Well, I haven't looked at your spreadsheet (bad me), but after spending more time than I should have on trigonometry and less on geometry, I've pretty much proved that if you ignore drag and assume that the aircraft is providing no aerodynamic side-force (i.e., that line tension is purely due to resisting the centripetal effect), then the line tension is the sum of the mass times speed squared divided by radius always, minus the mass times acceleration due to gravity times the sine of the angle above ground. This is regardless of the radius of the turn that you're executing (although realistically, the tighter the turn the more likely it is that the aircraft will roll and some of the lift will show up as line tension).

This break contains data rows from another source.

## config.mk

```make
export PLATFORM = sky130hd
export DESIGN_NAME = drop_indicator_ctrl
export DESIGN_NICKNAME = d
export VERILOG_FILES = /design/src/rtl/drop_indicator_ctrl.sv
export SDC_FILE = /design/constraint.sdc
export NUM_CORES = 1
export LEC_CHECK = 0
export ABC_AREA = 1
export CAP_MARGIN = 20
export CORE_AREA = 2 2 58 60
export CTS_BUF_LIST = sky130_fd_sc_hd__clkbuf_4
export DETAILED_ROUTE_END_ITERATION = 12
export DIE_AREA = 0 0 60 62
export PLACE_DENSITY = 0.67
export SETUP_SLACK_MARGIN = 0.05
export SLEW_MARGIN = 20
export SYNTH_ARGS = -nofsm -noshare
export SYNTH_HDL_FRONTEND = slang
export SYNTH_SLANG_ARGS = --single-unit
```

## constraint.sdc

```tcl
create_clock -name clk -period 2.3 [get_ports clk]
set_input_delay 0.46 -clock clk [delete_from_list [all_inputs] [get_ports clk]]
set_output_delay 0.46 -clock clk [all_outputs]
set_load 0.02 [all_outputs]
```

## src/rtl/drop_indicator_ctrl.sv

```systemverilog
// drop_indicator_ctrl
// Sequences the top-row drop indicator of the Connect 4 display. It tracks the
// selected column and whose turn it is. It issues one drop request per move to
// the board logic over a req/ack handshake. It also drives the indicator sprite
// offset and its visibility.
//
// Ports
//   clk              system clock
//   rst              synchronous reset, active-high
//   btnLeft          pulse, move selection left (wraps)
//   btnRight         pulse, move selection right (wraps)
//   btnDrop          pulse, drop a piece in the selected column
//   colFull          bit i set = column i cannot accept a piece
//   dropAck          board accepted the drop request (pulse)
//   gameOver         level, board detected a win or draw
//   column           selected column
//   indicatorX       COL_X0 + column*COL_PITCH
//   redTurn          1 = red to move, 0 = yellow to move
//   indicatorVisible indicator sprite enable
//   dropReq          drop request to board
//   dropCol          requested column, stable while dropReq = 1
//
// state  | meaning
// SELECT | player moves the indicator and may request a drop
// REQ    | waiting for dropAck; indicator hidden, buttons ignored
// SWAP   | one cycle; hand the turn to the other player
// DONE   | game over; everything frozen until rst
module drop_indicator_ctrl #(
  parameter int NUM_COLS  = 7,
  parameter int COL_X0    = 24,
  parameter int COL_PITCH = 16,
  parameter int START_COL = 3
) (
  input  logic                clk,
  input  logic                rst,
  input  logic                btnLeft,
  input  logic                btnRight,
  input  logic                btnDrop,
  input  logic [NUM_COLS-1:0] colFull,
  input  logic                dropAck,
  input  logic                gameOver,
  output logic [2:0]          column,
  output logic [9:0]          indicatorX,
  output logic                redTurn,
  output logic                indicatorVisible,
  output logic                dropReq,
  output logic [2:0]          dropCol
);

  localparam logic [1:0] SELECT = 2'd0;
  localparam logic [1:0] REQ    = 2'd1;
  localparam logic [1:0] SWAP   = 2'd2;
  localparam logic [1:0] DONE   = 2'd3;

  localparam logic [2:0] LAST_COL  = 3'(NUM_COLS - 1);
  localparam logic [2:0] RST_COL   = 3'(START_COL);
  localparam logic [9:0] RST_X     = 10'(COL_X0 + START_COL * COL_PITCH);

  logic [1:0] r_state;
  logic [2:0] r_column;
  logic [9:0] r_x;
  logic       r_red;
  logic       r_vis;
  logic       r_req;
  logic [2:0] r_dcol;

  logic [2:0] w_next_col;
  logic [9:0] w_next_x;
  logic       w_sel_full;

  assign w_sel_full = colFull[r_column];

  // Opposite pulses in the same cycle cancel out.
  always_comb begin
    w_next_col = r_column;
    if (btnLeft && !btnRight) begin
      w_next_col = (r_column == 3'd0) ? LAST_COL : r_column - 3'd1;
    end else if (btnRight && !btnLeft) begin
      w_next_col = (r_column == LAST_COL) ? 3'd0 : r_column + 3'd1;
    end
  end

  assign w_next_x = 10'(COL_X0) + 10'(w_next_col) * 10'(COL_PITCH);

  always_ff @(posedge clk) begin
    if (rst) begin
      r_state  <= SELECT;
      r_column <= RST_COL;
      r_x      <= RST_X;
      r_red    <= 1'b1;
      r_vis    <= 1'b1;
      r_req    <= 1'b0;
      r_dcol   <= 3'd0;
    end else begin
      case (r_state)
        SELECT: begin
          if (gameOver) begin
            r_state <= DONE;
            r_vis   <= 1'b0;
            r_req   <= 1'b0;
          end else if (btnDrop && !w_sel_full) begin
            r_state <= REQ;
            r_dcol  <= r_column;
            r_req   <= 1'b1;
            r_vis   <= 1'b0;
          end else begin
            // A drop on a full column is dropped silently, so moves still apply.
            r_column <= w_next_col;
            r_x      <= w_next_x;
          end
        end
        REQ: begin
          // gameOver alone does not abort; only the ack cycle decides.
          if (dropAck) begin
            r_req   <= 1'b0;
            r_state <= gameOver ? DONE : SWAP;
          end
        end
        SWAP: begin
          r_red   <= ~r_red;
          r_vis   <= 1'b1;
          r_state <= SELECT;
        end
        default: begin
          r_vis <= 1'b0;
          r_req <= 1'b0;
        end
      endcase
    end
  end

  assign column           = r_column;
  assign indicatorX       = r_x;
  assign redTurn          = r_red;
  assign indicatorVisible = r_vis;
  assign dropReq          = r_req;
  assign dropCol          = r_dcol;

endmodule

```

==> run metrics <==
DP HPWL=1680 um; asr flop ratio synth=0; synth cell count leaders=nand2_1 (32), inv_1 (22), nor2_1 (17); Port Buffers=26; Layout Skew=0.00610 ns; Area growth, synth to finish=31.1%; fin crit period=1.99 ns; Top delay family on crit path=buffers and inverters; number of global-route vias before repair=803; CP Max Fanout=11; maxcap violations=0; 1st-iter DRT viols=44; Final nets=208; CTS root buf=clkbuf_4; top post-synthesis cells by area=dfxtp_1 (29%), ha_1 (12%), nand2_1 (12%), inv_1 (8.0%), nor2_1 (6.2%); worst-path cell chain=clkdlybuf4s50_1; Via-to-Cell Ratio=4.35; post-CTS setup buffers=0; Starting Density=0.325; Max clock buf depth=2; Fillers=324; clock-pin slew on the worst setup and hold paths=0.08 ns; Slew Limit Fails=0; GRT Resource Usage Total=0.125; I/O pin cnt=33; Slowest-stage cell, CP=clkdlybuf4s50_1; WL per Instance=9.50 um; first-pass GRT wire length=3520 um; grt total ovfl=0; Cells after Synth=154; Die Height=62 um; type of the most critical hold path=reg2reg; Final Wtd Congestion=0.812; Vias=996; WL final=2180 um; critical path class=reg2out; crit start category=register; post-route cell area=1360 um^2; Avg Cell Area, Syn=6.72 um^2; Die Width=60 um; Clk Latency, worst-skew pair=0.28 ns; EDFF count, synth=0; pin count of the biggest net entering global routing=12; Buf/Inv on CP=1; number of placement rows=21; share of cells above drive strength 1=0.0874; cell with the most instances after synthesis=nand2_1; die area=3720 um^2; number of iterations in the first detailed-routing pass=4; ant diodes=0; Post-CTS Hold Fix Bufs=0; number of buffers created by CTS=3; critical path's largest stage delay=0.69 ns; register area share after synthesis=0.290; Critical Path RT=1.84 ns; arrival time worst endpoint=1.53 ns; Pleak=0.661 nW; outcome=completed; Fin. Hold Viols=0; Achievable Freq=0.502 GHz; area of the mapped netlist=1030 um^2; CP Capture Type=output port; power density over the cells=950 nW/um^2; VDD IR-drop max=0.338 mV; final cell count without fillers=229; setup total negative slack=0 ns; Setup-failing EPs final=0; Placed Instances=225; Synth Register Bits=15; total core area=3180 um^2; Yosys top cell by area=dfxtp_1; CTS H-tree lvls=1; RSZ-0062 raised after global routing=no; final period utilization=0.866; CTS tree=yes; post-route ant nets=0; Yosys top cell area share=0.290; post-synth cell types=24; clk sinks=15; Synth Flop Type=dfxtp_1; post-CTS resize count=0; initial antenna violation count=0; synth warn=0; placed cell areas=1330 um^2; DRC violations left=0
[layout by cell type (no fill, tap or decap), types with 4 or more instances in the layout]
| cell type | count |
|---|---|
| nand2_1 | 32 |
| clkdlybuf4s50_1 | 26 |
| inv_1 | 22 |
| nor2_1 | 17 |
| dfxtp_1 | 15 |
| nand3_1 | 12 |
| a21oi_1 | 10 |
| ha_1 | 10 |
| o21ai_0 | 9 |
| conb_1 | 6 |
| nand2_2 | 5 |
| clkbuf_4 | 4 |
| buf_4 | 4 |
[metal layers]
layer | GRT usage | wire (um) | vias up
met5 | 0 | 0 | -
met4 | 0.0190 | 7 | 0
met3 | 0.0311 | 145 | 2
met2 | 0.193 | 980 | 32
met1 | 0.180 | 1040 | 431
li1 | - | - | 531
[flip-flops by register name, indices dropped and copies added, names as in the netlist]
| signal | cells |
|---|---|
| dropReq | 1 |
| column | 3 |
| r_state | 2 |
| indicatorVisible | 1 |
| dropCol | 3 |
| redTurn | 1 |
| indicatorX | 4 |
[cell type report]
class                           instances  area [um^2]  share of cell area
Multi-Input combinational cell        111          592               0.436
Tap cell                               46         57.6              0.0424
Sequential cell                        15          300               0.221
Inverter                               23         86.3              0.0637
Timing Repair Buffer                   30          290               0.214
Clock buffer                            4         30.0              0.0221
[logic make-up after synthesis]
| family | after synthesis | share of synthesized area |
|---|---|---|
| adder cells (fa/ha/maj) | 10 | 0.121 |
| other | 2 | 0.00726 |
| AO/OA/AOI/OAI | 24 | 0.127 |
| flip-flops | 15 | 0.290 |
| XOR/XNOR | 1 | 0.00847 |
| AND/OR/NAND/NOR | 70 | 0.294 |
| buffers and inverters | 32 | 0.152 |
[through the flow]
stage               hold WS [ns]  total power [W]   util  worst slack, ns
CTS                        0.468          0.00130  0.427            0.301
global route               0.501          0.00142  0.427            0.231
floorplan                  0.472         0.000896      -            0.453
global placement           0.452          0.00113  0.417            0.228
detailed placement         0.456          0.00113  0.417            0.195
finish                     0.466          0.00129  0.427            0.309
[where the power goes]
part           leakage (nW)  switching, W  internal [W]  total, W
Clock                0.0184     0.0000791     0.0000791  0.000158
Sequential            0.123     0.0000545      0.000335  0.000390
Combinational         0.519      0.000431      0.000310  0.000741
Total                 0.661      0.000564      0.000724   0.00129
[worst paths after layout]
path,cells after the start,end,slack (ns),start
worst max register to register,10,indicatorX[5]$_SDFFE_PP0P_,0.63,column[1]$_SDFFE_PP1P_
worst min register to register,1,redTurn$_SDFFE_PP1P_,0.47,redTurn$_SDFFE_PP1P_
worst min-delay path,1,redTurn$_SDFFE_PP1P_,0.47,redTurn$_SDFFE_PP1P_
worst max-delay path,1,column[2],0.31,column[2]$_SDFFE_PP0P_
Note: power is estimated with default switching activity, not from simulation.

Less clear from the analysis that I've done so far, but pretty obvious once you realize that the only thing that lift can do for you when your wings are straight is to accelerate you along the surface of the sphere defined by the lines, is that the lift is the sum of a component that's straight "up" (or "down") on the aircraft and is proportional to speed^2 * radius of turn, plus the cosine of the weight due to gravity times the angle above ground.
This bears out my own observations, namely that on those occasions where the airplane is trimmed to not roll badly, the line tension seems to be primarily a function of aircraft speed and altitude: if I don't let it go too slow, it maintains line tension just fine everywhere, albeit lighter in the overheads; if the engine run is sick or if I'm really slamming it around & making it slow down, then the line tension suffers. And finally, to prove the importance of making sure that the assumptions are valid, if I don't have the roll trim correct for whatever reason, then the line tension will suffer on those maneuvers where the plane rolls in. Note that if you're trying to see this yourself you have to be on the ball: the line tension is a function of the square of the speed, and we're not always used to watching for the speed of the plane.